Il Dipartimento di Energetica, istituito nel 1983, nasce nella Facoltà di Ingegneria
dalla fusione dell'Istituto di Fisica Generale ed Applicata (già Fisica Tecnica)
e dell'Istituto di Macchine (già Macchine e Meccanica Agraria).
Il primo ha avuto origine dall’Istituto di Fisica Tecnologica,
già di Luigi Pacinotti e del figlio, più illustre, Antonio Pacinotti;
dopo la direzione del Pacinotti, vide la presenza di Polvani, Lorenzo Poggi
e successivamente Faggiani.
Il secondo ebbe come più illustri docenti Nerlo Nerli e Dino Dini.
Il Dipartimento di Energetica ha voluto poi ricordare nella sua denominazione
la figura di Poggi, illustre aerodinamico degli anni 30-40
e successivamente ordinario di Fisica Tecnica.
Punto di forza essenziale per le attività di ricerca del dipartimento
è la concentrazione di competenze, strettamente collegate, dei settori
disciplinari di Fisica tecnica industriale e ambientale, Macchine termiche,
Sistemi energetici, Impiantistica industriale.
Significativa è stata la nascita della laurea di primo livello e la conseguente
laurea specialistica in Ingegneria Energetica che è stata ottenuta con uno
sforzo notevole di cooperazione con altri dipartimenti dell’ingegneria
industriale e che ha visto una soddisfacente partecipazione studentesca fin dall’inizio.
I dottorati di ricerca, afferenti al Dipartimento, sono quelli di “Energetica Elettrica e termica”
e “Veicoli e sistemi di trasporto”, nati in cooperazione con il Dipartimento
di Sistemi Elettrici e Automazione e con il Dipartimento di Ingegneria Meccanica,
Nucleare e della Produzione, che ne hanno la gestione amministrativa.
Del primo dottorato il coordinatore scientifico è sempre stato, dalla sua costituzione un membro
del Dipartimento di Energetica.
Il Dipartimento tratta problemi di termodinamica generale ed applicata,
di trasmissione del calore sia dal punto di vista teorico che sperimentale
ed è versato soprattutto in determinazioni su apparati di vario genere in convezione naturale,
forzata, con o senza cambiamento di fase.
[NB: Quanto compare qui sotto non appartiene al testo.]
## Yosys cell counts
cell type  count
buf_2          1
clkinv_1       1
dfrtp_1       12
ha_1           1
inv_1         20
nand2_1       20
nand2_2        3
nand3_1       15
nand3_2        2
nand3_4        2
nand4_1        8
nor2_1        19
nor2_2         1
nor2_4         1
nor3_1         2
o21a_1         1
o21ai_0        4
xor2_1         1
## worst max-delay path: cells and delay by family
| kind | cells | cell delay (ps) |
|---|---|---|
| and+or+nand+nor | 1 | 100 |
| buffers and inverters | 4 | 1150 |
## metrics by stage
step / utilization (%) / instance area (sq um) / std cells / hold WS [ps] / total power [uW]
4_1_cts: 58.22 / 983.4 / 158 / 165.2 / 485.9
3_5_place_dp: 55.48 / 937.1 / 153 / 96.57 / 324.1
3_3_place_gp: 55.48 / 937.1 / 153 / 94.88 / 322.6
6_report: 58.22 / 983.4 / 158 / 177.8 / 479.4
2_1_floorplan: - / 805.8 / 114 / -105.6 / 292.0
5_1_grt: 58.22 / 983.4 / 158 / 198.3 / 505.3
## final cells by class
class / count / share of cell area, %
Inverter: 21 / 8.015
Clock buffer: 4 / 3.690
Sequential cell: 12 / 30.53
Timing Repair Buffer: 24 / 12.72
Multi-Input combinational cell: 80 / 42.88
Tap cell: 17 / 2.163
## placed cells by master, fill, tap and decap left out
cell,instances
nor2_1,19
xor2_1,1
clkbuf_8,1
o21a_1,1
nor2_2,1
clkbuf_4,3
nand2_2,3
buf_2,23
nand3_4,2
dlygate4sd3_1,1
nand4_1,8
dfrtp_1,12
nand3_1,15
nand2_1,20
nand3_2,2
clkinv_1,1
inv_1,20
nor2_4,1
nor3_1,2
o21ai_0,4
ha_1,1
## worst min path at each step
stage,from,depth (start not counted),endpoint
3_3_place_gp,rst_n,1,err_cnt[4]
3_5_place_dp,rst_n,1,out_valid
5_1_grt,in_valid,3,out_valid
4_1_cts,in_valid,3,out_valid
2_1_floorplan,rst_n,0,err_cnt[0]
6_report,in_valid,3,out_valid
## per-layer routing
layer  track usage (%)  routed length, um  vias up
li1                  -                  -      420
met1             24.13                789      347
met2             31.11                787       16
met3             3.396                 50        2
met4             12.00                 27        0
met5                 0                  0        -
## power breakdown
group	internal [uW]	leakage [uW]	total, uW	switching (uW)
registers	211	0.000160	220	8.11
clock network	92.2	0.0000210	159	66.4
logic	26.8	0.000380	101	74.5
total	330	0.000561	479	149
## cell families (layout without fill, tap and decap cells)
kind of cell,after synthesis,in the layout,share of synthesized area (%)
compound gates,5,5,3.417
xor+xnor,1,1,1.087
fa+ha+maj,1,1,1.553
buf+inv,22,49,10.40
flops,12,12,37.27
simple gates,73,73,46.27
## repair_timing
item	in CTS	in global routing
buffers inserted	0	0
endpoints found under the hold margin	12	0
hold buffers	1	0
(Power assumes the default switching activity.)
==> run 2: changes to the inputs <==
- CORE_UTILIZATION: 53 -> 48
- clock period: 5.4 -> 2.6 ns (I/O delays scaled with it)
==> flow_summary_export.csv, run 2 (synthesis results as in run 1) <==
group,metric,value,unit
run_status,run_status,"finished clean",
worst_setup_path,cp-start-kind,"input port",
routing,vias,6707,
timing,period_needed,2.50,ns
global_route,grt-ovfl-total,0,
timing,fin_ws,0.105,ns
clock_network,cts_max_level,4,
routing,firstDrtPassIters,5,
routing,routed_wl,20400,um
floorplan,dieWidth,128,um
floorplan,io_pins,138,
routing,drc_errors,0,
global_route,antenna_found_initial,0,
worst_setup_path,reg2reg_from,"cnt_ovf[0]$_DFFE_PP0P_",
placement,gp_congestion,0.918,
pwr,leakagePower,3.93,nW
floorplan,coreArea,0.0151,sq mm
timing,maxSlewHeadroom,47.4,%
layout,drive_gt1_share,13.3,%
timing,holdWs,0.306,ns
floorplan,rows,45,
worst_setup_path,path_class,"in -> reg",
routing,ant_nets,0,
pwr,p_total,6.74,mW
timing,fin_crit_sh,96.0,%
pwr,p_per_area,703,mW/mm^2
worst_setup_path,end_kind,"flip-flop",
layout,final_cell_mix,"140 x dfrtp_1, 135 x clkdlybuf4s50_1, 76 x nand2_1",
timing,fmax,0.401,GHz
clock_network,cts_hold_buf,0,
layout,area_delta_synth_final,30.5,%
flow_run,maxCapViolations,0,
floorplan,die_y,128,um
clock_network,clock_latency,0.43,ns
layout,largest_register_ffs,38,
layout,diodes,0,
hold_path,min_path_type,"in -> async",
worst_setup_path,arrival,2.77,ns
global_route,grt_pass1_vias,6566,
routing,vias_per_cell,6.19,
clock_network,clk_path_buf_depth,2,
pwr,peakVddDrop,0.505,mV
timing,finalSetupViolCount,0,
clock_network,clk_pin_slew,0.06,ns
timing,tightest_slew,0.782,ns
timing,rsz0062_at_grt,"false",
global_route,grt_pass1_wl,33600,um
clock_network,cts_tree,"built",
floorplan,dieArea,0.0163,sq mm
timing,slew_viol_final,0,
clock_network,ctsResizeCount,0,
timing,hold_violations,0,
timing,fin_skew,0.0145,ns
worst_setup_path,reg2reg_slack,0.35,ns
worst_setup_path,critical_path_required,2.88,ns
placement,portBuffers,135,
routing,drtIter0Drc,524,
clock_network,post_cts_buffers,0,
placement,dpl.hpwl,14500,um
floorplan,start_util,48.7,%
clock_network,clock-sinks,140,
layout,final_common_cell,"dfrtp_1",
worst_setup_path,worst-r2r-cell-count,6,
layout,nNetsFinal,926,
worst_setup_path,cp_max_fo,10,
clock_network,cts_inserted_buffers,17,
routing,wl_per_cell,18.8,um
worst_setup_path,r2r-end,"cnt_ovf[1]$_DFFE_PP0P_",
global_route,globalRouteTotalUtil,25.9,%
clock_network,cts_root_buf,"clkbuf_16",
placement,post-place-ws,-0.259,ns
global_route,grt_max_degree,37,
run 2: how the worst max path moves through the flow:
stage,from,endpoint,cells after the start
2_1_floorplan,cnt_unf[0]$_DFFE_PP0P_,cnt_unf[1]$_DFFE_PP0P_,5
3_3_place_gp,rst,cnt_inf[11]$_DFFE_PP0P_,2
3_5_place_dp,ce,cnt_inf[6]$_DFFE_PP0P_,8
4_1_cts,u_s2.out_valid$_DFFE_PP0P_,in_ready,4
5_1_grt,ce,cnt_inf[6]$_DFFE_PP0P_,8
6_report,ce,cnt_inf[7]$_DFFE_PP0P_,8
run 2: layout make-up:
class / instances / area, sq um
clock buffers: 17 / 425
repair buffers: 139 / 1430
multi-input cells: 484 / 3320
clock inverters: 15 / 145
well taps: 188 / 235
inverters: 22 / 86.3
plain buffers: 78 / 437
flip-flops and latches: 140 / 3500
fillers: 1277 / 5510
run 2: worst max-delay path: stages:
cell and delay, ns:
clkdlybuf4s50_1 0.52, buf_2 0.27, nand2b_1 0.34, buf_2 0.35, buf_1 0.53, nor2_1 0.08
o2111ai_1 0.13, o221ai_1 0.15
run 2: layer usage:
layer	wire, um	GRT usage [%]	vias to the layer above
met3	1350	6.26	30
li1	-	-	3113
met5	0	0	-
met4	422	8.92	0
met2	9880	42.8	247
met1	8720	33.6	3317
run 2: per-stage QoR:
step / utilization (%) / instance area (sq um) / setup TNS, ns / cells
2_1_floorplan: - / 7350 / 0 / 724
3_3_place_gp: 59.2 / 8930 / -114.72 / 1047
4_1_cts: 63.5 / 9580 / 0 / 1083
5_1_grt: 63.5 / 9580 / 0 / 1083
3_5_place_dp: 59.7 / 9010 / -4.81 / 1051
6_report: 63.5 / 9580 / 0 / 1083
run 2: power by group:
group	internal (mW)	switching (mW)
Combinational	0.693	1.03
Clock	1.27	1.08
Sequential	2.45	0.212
Accanto a queste attività di ricerca di
base esiste, in attrezzati laboratori di simulazione numerica e di rilevazioni sperimentali,
l’attività di ricerca caratteristica dei motori a combustione interna e
su sistemi energetici di varia complessità.
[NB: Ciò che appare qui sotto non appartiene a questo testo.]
[src/rtl/sensor_conditioner.sv]
// +----------------------------------------------------------------------------+
// | Module   : sensor_conditioner                                              |
// | Desc.    : Synchronises and debounces the La Rue / Orchard vehicle loops   |
// |            and the pedestrian button, and latches a pedestrian request     |
// |            until the controller acknowledges it.                           |
// |            Optional stuck-sensor detection: define STUCK_DETECT_EN.        |
// | Revision : 1.0 - initial release                                           |
// +----------------------------------------------------------------------------+
`default_nettype none

module sensor_conditioner #(
  parameter int DEBOUNCE_CYCLES = 4,
  parameter int CNT_W           = 8,
  parameter int STUCK_CYCLES    = 64,
  parameter int STUCK_W         = 16
) (
  input  logic       clk,
  input  logic       reset_n,
  input  logic       la_rue_raw,
  input  logic       orchard_raw,
  input  logic       ped_button_n,
  input  logic       ped_ack,
  output logic       la_rue_sensor,
  output logic       orchard_sensor,
  output logic       pedestrian_sensor,
  output logic [1:0] sensor_fault
);

  localparam int               c_NCH     = 3;
  // Channel order: [0] La Rue, [1] Orchard, [2] button (idles high).
  localparam logic [c_NCH-1:0] c_IDLE    = 3'b100;
  localparam logic [CNT_W-1:0] c_DB_LAST = CNT_W'(DEBOUNCE_CYCLES - 1);

  // Reset asserts asynchronously everywhere but releases on a clock edge.
  logic r_rst_meta;
  logic r_rst_sync;
  logic w_rst_n;

  always_ff @(posedge clk or negedge reset_n) begin
    if (!reset_n) begin
      r_rst_meta <= 1'b0;
      r_rst_sync <= 1'b0;
    end else begin
      r_rst_meta <= 1'b1;
      r_rst_sync <= r_rst_meta;
    end
  end

  assign w_rst_n = r_rst_sync;

  logic [c_NCH-1:0] w_raw;
  logic [c_NCH-1:0] w_stable;
  logic [c_NCH-1:0] w_stable_nxt;

  assign w_raw = {ped_button_n, orchard_raw, la_rue_raw};

  generate
    for (genvar gi = 0; gi < c_NCH; gi++) begin : g_chan
      logic             r_meta;
      logic             r_sync;
      logic             r_stable;
      logic [CNT_W-1:0] r_cnt;
      logic             w_mismatch;
      logic             w_hit;

      assign w_mismatch = (r_sync != r_stable);
      assign w_hit      = w_mismatch && (r_cnt == c_DB_LAST);

      always_ff @(posedge clk or negedge w_rst_n) begin
        if (!w_rst_n) begin
          r_meta   <= c_IDLE[gi];
          r_sync   <= c_IDLE[gi];
          r_stable <= c_IDLE[gi];
          r_cnt    <= '0;
        end else begin
          r_meta <= w_raw[gi];
          r_sync <= r_meta;
          if (!w_mismatch) begin
            r_cnt <= '0;
          end else if (w_hit) begin
            r_stable <= r_sync;
            r_cnt    <= '0;
          end else begin
            r_cnt <= r_cnt + 1'b1;
          end
        end
      end

      assign w_stable[gi]     = r_stable;
      // Value the stable flop takes at the coming edge; lets dependants react on that same edge.
      assign w_stable_nxt[gi] = w_hit ? r_sync : r_stable;
    end
  endgenerate

  assign la_rue_sensor  = w_stable[0];
  assign orchard_sensor = w_stable[1];

  typedef enum logic [0:0] {
    ST_IDLE    = 1'b0,
    ST_PENDING = 1'b1
  } ped_state_t;

  ped_state_t r_ped_state;
  ped_state_t w_ped_state_nxt;
  logic       w_press;

  assign w_press = w_stable[2] & ~w_stable_nxt[2];

  always_ff @(posedge clk or negedge w_rst_n) begin
    if (!w_rst_n) begin
      r_ped_state <= ST_IDLE;
    end else begin
      r_ped_state <= w_ped_state_nxt;
    end
  end

  always_comb begin
    w_ped_state_nxt = r_ped_state;
    case (r_ped_state)
      ST_IDLE: begin
        if (w_press) begin
          w_ped_state_nxt = ST_PENDING;
        end
      end
      ST_PENDING: begin
        // A fresh press landing with the acknowledge keeps the request alive.
        if (ped_ack && !w_press) begin
          w_ped_state_nxt = ST_IDLE;
        end
      end
      default: begin
        w_ped_state_nxt = ST_IDLE;
      end
    endcase
  end

  assign pedestrian_sensor = (r_ped_state == ST_IDLE);

`ifdef STUCK_DETECT_EN
  localparam logic [STUCK_W-1:0] c_STUCK_MAX  = STUCK_W'(STUCK_CYCLES);
  localparam logic [STUCK_W-1:0] c_STUCK_LAST = STUCK_W'(STUCK_CYCLES - 1);

  generate
    for (genvar gj = 0; gj < 2; gj++) begin : g_stuck
      logic [STUCK_W-1:0] r_cnt;
      logic               r_fault;

      always_ff @(posedge clk or negedge w_rst_n) begin
        if (!w_rst_n) begin
          r_cnt   <= '0;
          r_fault <= 1'b0;
        end else if (!w_stable_nxt[gj]) begin
          r_cnt   <= '0;
          r_fault <= 1'b0;
        end else if (w_stable[gj] && (r_cnt != c_STUCK_MAX)) begin
          r_cnt <= r_cnt + 1'b1;
          if (r_cnt == c_STUCK_LAST) begin
            r_fault <= 1'b1;
          end
        end
      end

      assign sensor_fault[gj] = r_fault;
    end
  endgenerate
`else
  logic w_unused_stuck_cfg;

  assign w_unused_stuck_cfg = (^w_stable_nxt[1:0]) | ((STUCK_CYCLES > 0) && (STUCK_W > 0));
  assign sensor_fault       = 2'b00;
`endif

endmodule

`default_nettype wire

[config.mk]
export PLATFORM = sky130hd
export DESIGN_NAME = sensor_conditioner
export DESIGN_NICKNAME = d
export VERILOG_FILES = /design/src/rtl/sensor_conditioner.sv
export SDC_FILE = /design/constraint.sdc
export NUM_CORES = 1
export LEC_CHECK = 0
export CAP_MARGIN = 10
export CORE_MARGIN = 1
export CORE_UTILIZATION = 35
export CTS_CLUSTER_DIAMETER = 40
export DETAILED_ROUTE_END_ITERATION = 10
export PLACE_DENSITY = 0.53
export SYNTH_ARGS = -nofsm -noshare
export SYNTH_HDL_FRONTEND = slang
export SYNTH_SLANG_ARGS = --single-unit
export TNS_END_PERCENT = 10
[constraint.sdc]
create_clock -name clk -period 1.11 [get_ports clk]
set_clock_uncertainty 0.15 [all_clocks]
set_input_delay 0.222 -clock clk [delete_from_list [all_inputs] [get_ports clk]]
set_output_delay 0.222 -clock clk [all_outputs]
set_load 0.005 [all_outputs]
==> flow_metrics.env <==
export IMPL_outcome="finished, violations left"
export IMPL_violations="negative setup slack"
export IMPL_cts_made_buffers=5
export IMPL_vias=1135
export IMPL_dp_final_hpwl_microns=1900
export IMPL_fin_util_pct=49.5
export IMPL_p_leak_nw=0.868
export IMPL_worstRegToRegCells=3
export IMPL_syn_avg_cell_area_sq_um=11.1
export IMPL_die_x_microns=67.8
export IMPL_synth_area_sq_um=1520
export IMPL_cp_data_arrival_time_ns=1.46
export IMPL_final_hold_viol_count=0
export IMPL_die_area_sq_um=4600
export IMPL_wl_microns=2850
export IMPL_htreeDepth=2
export IMPL_r2r_start="g_chan[2].r_cnt[4]$_DFF_PN0_"
export IMPL_clk_pin_slew_ns=0.07
export IMPL_worstPathCellList="nor4_2 > nand3_1 > mux2_1"
export IMPL_cts_tree="done"
export IMPL_register_area_sq_um=910
export IMPL_rr_endpoint="g_chan[2].r_stable$_DFFE_PN1P_"
export IMPL_syn_to_final_growth_pct=33.6
export IMPL_hold_class="reg -> async"
export IMPL_drt_initial_drc_count=52
export IMPL_final_setup_viol_count=30
export IMPL_rows=23
export IMPL_n_fill_cell=390
export IMPL_wl_per_cell_microns=12.4
export IMPL_synth_seq_cells=36
export IMPL_rrSetupSlack_ns=-0.29
export IMPL_vdd_drop_max_uv=827
export IMPL_grt_util_all_layers_pct=14.5
export IMPL_routabilityCongestion=0.828
export IMPL_cap_violations=0
export IMPL_cts_root_buf="clkbuf_8"
export IMPL_dp_cells=213
export IMPL_ys_seq_area_share_pct=59.7
export IMPL_fmax_ghz=0.715
export IMPL_grt_antenna_before_repair=0
export IMPL_yosysWarnings=0
export IMPL_clk_latency_ns=0.28
export IMPL_startpoint_type="flip-flop"
export IMPL_ys_types=20
export IMPL_coreArea_sq_um=4090
export IMPL_nets=187
export IMPL_path_class="reg -> reg"
export IMPL_grt_pass1_vias=1121
export IMPL_clock_sinks=36
export IMPL_start_util_pct=37.1
export IMPL_diodes=0
export IMPL_crit_required_ns=1.17
export IMPL_drcViolationCount=0
export IMPL_power_density_nw_per_um2=1850
export IMPL_grt_overflow=0
export IMPL_fp_dieH_microns=67.8
export IMPL_synthCells=137
export IMPL_slowest_stage="dfrtp_1"
export IMPL_grt_max_degree=22
export IMPL_drt_pass1_iter_count=4
export IMPL_finalSetupTns_ns=-6.08
export IMPL_grt_setup_unrepaired="yes"
export IMPL_worstPathMaxFanout=3
export IMPL_grt_pass1_wl_microns=4720
export IMPL_final_min_clock_period_ns=1.40
export IMPL_multiInputGateArea_sq_um=653
export IMPL_place_ws_ns=-0.303
export IMPL_period_share_pct=126
export IMPL_finalNonFillerCells=229
export IMPL_drv_slew=0
export IMPL_cpPeakStageDelay_ns=0.41
export IMPL_io_buffers=8
export IMPL_io_pins=11
export IMPL_end_kind="flip-flop"
export IMPL_vias_per_cell=4.96
export IMPL_cts_buffer_depth=2
export IMPL_ant_nets=0
export IMPL_drive_gt1_share_pct=34.1
export IMPL_fin_ws_ns=-0.290
-- cell usage after synthesis --
library cell	count	share of area, %
dfrtp_1	33	55
nor2_1	18	4.5
nand3_1	13	4.3
a21oi_1	9	3.0
o21ai_0	9	3.0
or3_1	9	3.7
inv_1	6	1.5
xnor2_1	6	3.5
xor2_1	6	3.5
nand2_1	5	1.2
a31o_2	3	1.7
dfstp_2	3	5.2
ha_1	3	2.5
nand4_1	3	1.2
nor4_2	3	2.5
buf_4	2	0.99
conb_1	2	0.50
mux2_2	2	1.5
mux2_1	1	0.74
o32ai_1	1	0.58
-- where the power goes --
group / total (mW) / internal [mW] / switching, mW
Clock: 0.951 / 0.495 / 0.456
Combinational: 1.02 / 0.570 / 0.453
Sequential: 1.77 / 1.53 / 0.235
-- sequential cells by signal, indices dropped and copies added (netlist names) --
register and flops:
la_rue_sensor 1, r_rst_sync 1, g_chan.r_stable 1, g_chan.r_meta 3, r_ped_state 1, g_chan.r_cnt 24, g_chan.r_sync 3, orchard_sensor 1
r_rst_meta 1
-- through the flow --
| stage | power [mW] | area [sq um] | hold slack [ns] |
|---|---|---|---|
| CTS | 3.69 | 1950 | 0.0633 |
| finish | 3.74 | 2020 | 0.0512 |
| global route | 3.99 | 2020 | 0.0852 |
| global placement | 2.61 | 1810 | 0.0475 |
| floorplan | 2.29 | 1540 | -0.224 |
| detailed placement | 2.66 | 1810 | 0.0546 |
-- kinds of logic (layout without fill, tap and decap cells) --
family | after synthesis | in the layout | share of synthesized area [%]
adder cells (fa/ha/maj) | 3 | 3 | 2.48
XOR/XNOR | 12 | 12 | 6.94
AND/OR/NAND/NOR | 51 | 51 | 17.4
flip-flops | 36 | 36 | 59.7
multiplexers | 3 | 3 | 2.23
buffers and inverters | 8 | 49 | 2.48
AO/OA/AOI/OAI | 22 | 22 | 8.26
other | 2 | 3 | 0.496
-- cells in the final DEF (no fill, tap or decap), types with 2 or more instances in the layout --
cell,count
nand4_1,3
clkdlybuf4s50_1,5
dfstp_2,3
dfrtp_1,29
xor2_1,6
or3_1,8
buf_6,3
nand2_1,5
o21ai_0,9
buf_4,24
mux2_2,2
nor2_1,18
ha_4,3
dfrtp_2,4
inv_1,4
inv_2,2
conb_1,3
clkbuf_8,6
clkinv_2,2
buf_2,2
xnor2_1,5
nand3_1,12
a21oi_1,8
a31o_2,3
nor4_4,2
-- worst max-delay path, delay by kind of cell, from the launching register on --
kind          cells  cell delay, ns
mux               1            0.33
flops             1            0.41
simple gates      2            0.44
-- worst max-delay path by stage --
stage	cells after the start	start	to	slack, ns
after floorplan	3	g_chan[2].r_cnt[4]$_DFF_PN0_	g_chan[2].r_stable$_DFFE_PN1P_	-0.23
after global placement	3	g_chan[2].r_cnt[2]$_DFF_PN0_	g_chan[2].r_cnt[7]$_DFF_PN0_	-0.26
after detailed placement	4	g_chan[1].r_cnt[0]$_DFF_PN0_	g_chan[1].r_cnt[6]$_DFF_PN0_	-0.30
after CTS	3	g_chan[0].r_cnt[7]$_DFF_PN0_	la_rue_sensor$_DFFE_PN0P_	-0.29
after global routing	4	g_chan[0].r_cnt[0]$_DFF_PN0_	g_chan[0].r_cnt[6]$_DFF_PN0_	-0.34
final	3	g_chan[2].r_cnt[4]$_DFF_PN0_	g_chan[2].r_stable$_DFFE_PN1P_	-0.29
-- metal layers --
metal	up-vias	track usage (%)	share of wire, %
li1	552	-	-
met1	552	15.8	42
met2	27	23.4	52
met3	4	6.93	4.9
met4	0	7.03	0.98
met5	-	0	0
-- cell type report --
type | instances | share of cell area, %
clock inverters | 2 | 0.494
flip-flops and latches | 36 | 44.9
repair buffers | 35 | 14.0
well taps | 50 | 3.09
clock buffers | 6 | 4.08
inverters | 6 | 1.11
multi-input cells | 94 | 32.3
-- repair_timing --
item,CTS,global route
endpoints found under the setup margin,31,31
hold endpoints to repair,2,0
hold buffers,1,0
pin swaps,13,1
gates resized for setup,16,11
buffers inserted,5,2
(Power assumes the default switching activity.)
In definitiva il Dipartimento desidera, partendo da una preparazione seriamente
impostata sulla fisica applicata, trattare problemi che sono centrali per
il presente e il futuro delle attività umane, quali: il controllo dello
sfruttamento delle risorse, i problemi di impatto ambientale e le soluzioni
tecnologicamente più avanzate per complessi sistemi energetici.
All’interno del Dipartimento sono attivi 3 laboratori:
il Laboratorio di Termotecnica, per ricerche di termofluidodinamica e trasmissione
del calore soprattutto nel controllo di componenti elettronici di potenza o altamente miniaturizzati,
il Laboratorio Lothar, per ricerche avanzate relative allo scambio termico
in microgravità con particolare riguardo alle applicazioni spaziali,
il Laboratorio di Fisica Tecnica Ambientale, utilizzato dagli studenti dei
corsi dell’area dell’ingegneria Civile-Edile.
Sono attive ormai da molti anni convenzioni di ricerca con il Moscow Power Institute
dell’Università Tecnica di Mosca e con la “Westsachsiche Hochschule” di Zwickau.
Numerosi sono i contatti, le collaborazioni e i contratti di ricerca con Società
ed Enti nazionali ed internazionali tra cui: ESA, ENEL, Siemens, Dell’Orto,
Iacobucci, Betamotors, Toschi, Lombardini, Solvay, Kaiser, Garda Legno/LAPE.